S. Korea marks first anniv. of Panmunjom summit, without N.K. presence
SEOUL, South Korea held an event Saturday to mark the first anniversary of last April’s inter-Korean summit, in a modest and quiet tone with no participation from North Korea amid the stalled denuclearization talks.
Televised live, the ceremony began at 7 p.m, at the southern side of the truce village of Panmunjom, under the theme of “A Long Way, But One That We Must Take,” to commemorate the April 27 summit between President Moon Jae-in and North Korean leader Kim Jong-un, when they met for the first time.
The two sides announced at the summit the Panmunjom Declaration, in which they agreed to work toward the complete denuclearization of the Korean Peninsula and improve inter-Korean relations by easing military tensions and expanding cross-border exchanges.
Despite their two subsequent meetings and Kim’s two landmark summits with U.S. President Donald Trump, the nuclear negotiations have made little progress. Inter-Korean ties have not moved forward much either, largely because of the lack of forward momentum in the denuclearization talks.
Seoul informed Pyongyang of the plan to hold the event via the joint liaison office, and North Korea is said to have never responded.
Moon did not attend the ceremony. In a video message, he called it “a dramatic day,” and said that the Koreas remain on the peace path despite temporary difficulties. He also expressed his firm belief in the North’s commitment toward the Panmunjom deal.
Unification Minister Kim Yeon-chul, present at the ceremony as head of the host, reassured that the Koreas will overcome “whatever obstacles,” because the two sides “have a strong will to implement the agreement.”
The ceremony also featured a congratulatory message from Pope Francis.
Saturday’s event included performances by classic and pop artists from Korea, as well as the U.S., Japan and China.

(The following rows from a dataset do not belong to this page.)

### config.mk
export PLATFORM = sky130hd
export DESIGN_NAME = serial_frame_receiver_sum8_unit_flat
export DESIGN_NICKNAME = d
export VERILOG_FILES = /design/src/hw/rtl/sfrs8_pkg.sv /design/src/hw/rtl/sfrs8_if.sv /design/src/hw/rtl/sfrs8_in_stage.sv /design/src/hw/rtl/sfrs8_parser.sv /design/src/hw/rtl/sfrs8_out_stage.sv /design/src/hw/rtl/serial_frame_receiver_sum8_unit.sv /design/src/flat_wrapper.sv
export SDC_FILE = /design/constraint.sdc
export NUM_CORES = 1
export LEC_CHECK = 0
export ABC_AREA = 0
export BUFFER_PORTS_ARGS = -buffer_cell sky130_fd_sc_hd__buf_2
export CELL_PAD_IN_SITES_DETAIL_PLACEMENT = 1
export CELL_PAD_IN_SITES_GLOBAL_PLACEMENT = 1
export CORE_MARGIN = 5
export CORE_UTILIZATION = 45
export CTS_CLUSTER_DIAMETER = 80
export DETAILED_ROUTE_END_ITERATION = 10
export GPL_TIMING_DRIVEN = 0
export PLACE_DENSITY_LB_ADDON = 0.25
export SETUP_SLACK_MARGIN = 0.15
export SYNTH_ARGS = -nofsm -noshare
export SYNTH_HDL_FRONTEND = slang
export SYNTH_SLANG_ARGS = --single-unit
export TNS_END_PERCENT = 100
### constraint.sdc
create_clock -name clk -period 9.34 [get_ports clk]
set_clock_uncertainty 0.2 [all_clocks]
set_input_delay 1.868 -clock clk [delete_from_list [all_inputs] [get_ports clk]]
set_output_delay 1.868 -clock clk [all_outputs]
set_load 0.02 [all_outputs]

American Cellist Lynn Harrell played a Bach composition at the Military Demarcation Line that separates the two Koreas, where Moon and Kim’s first one-on-one encounter made international headlines.
Flutist Ayako Takagi of Japan performed an etude by renowned late Korean composer Yun Isang. K-pop artists BoA and Lee Su-hyun from duo Akdong Musician delivered their parts, accompanied by an orchestra and choir.
Among the 410 attendees were Seoul Mayor Park Won-soon and Gyeonggi Province Gov. Lee Jae-myung; Gen. Robert Abrams, the commander of the South Korea-U.S. Combined Forces Command; dozens of embassy officials and some 200 Seoul and Gyeonggi citizens.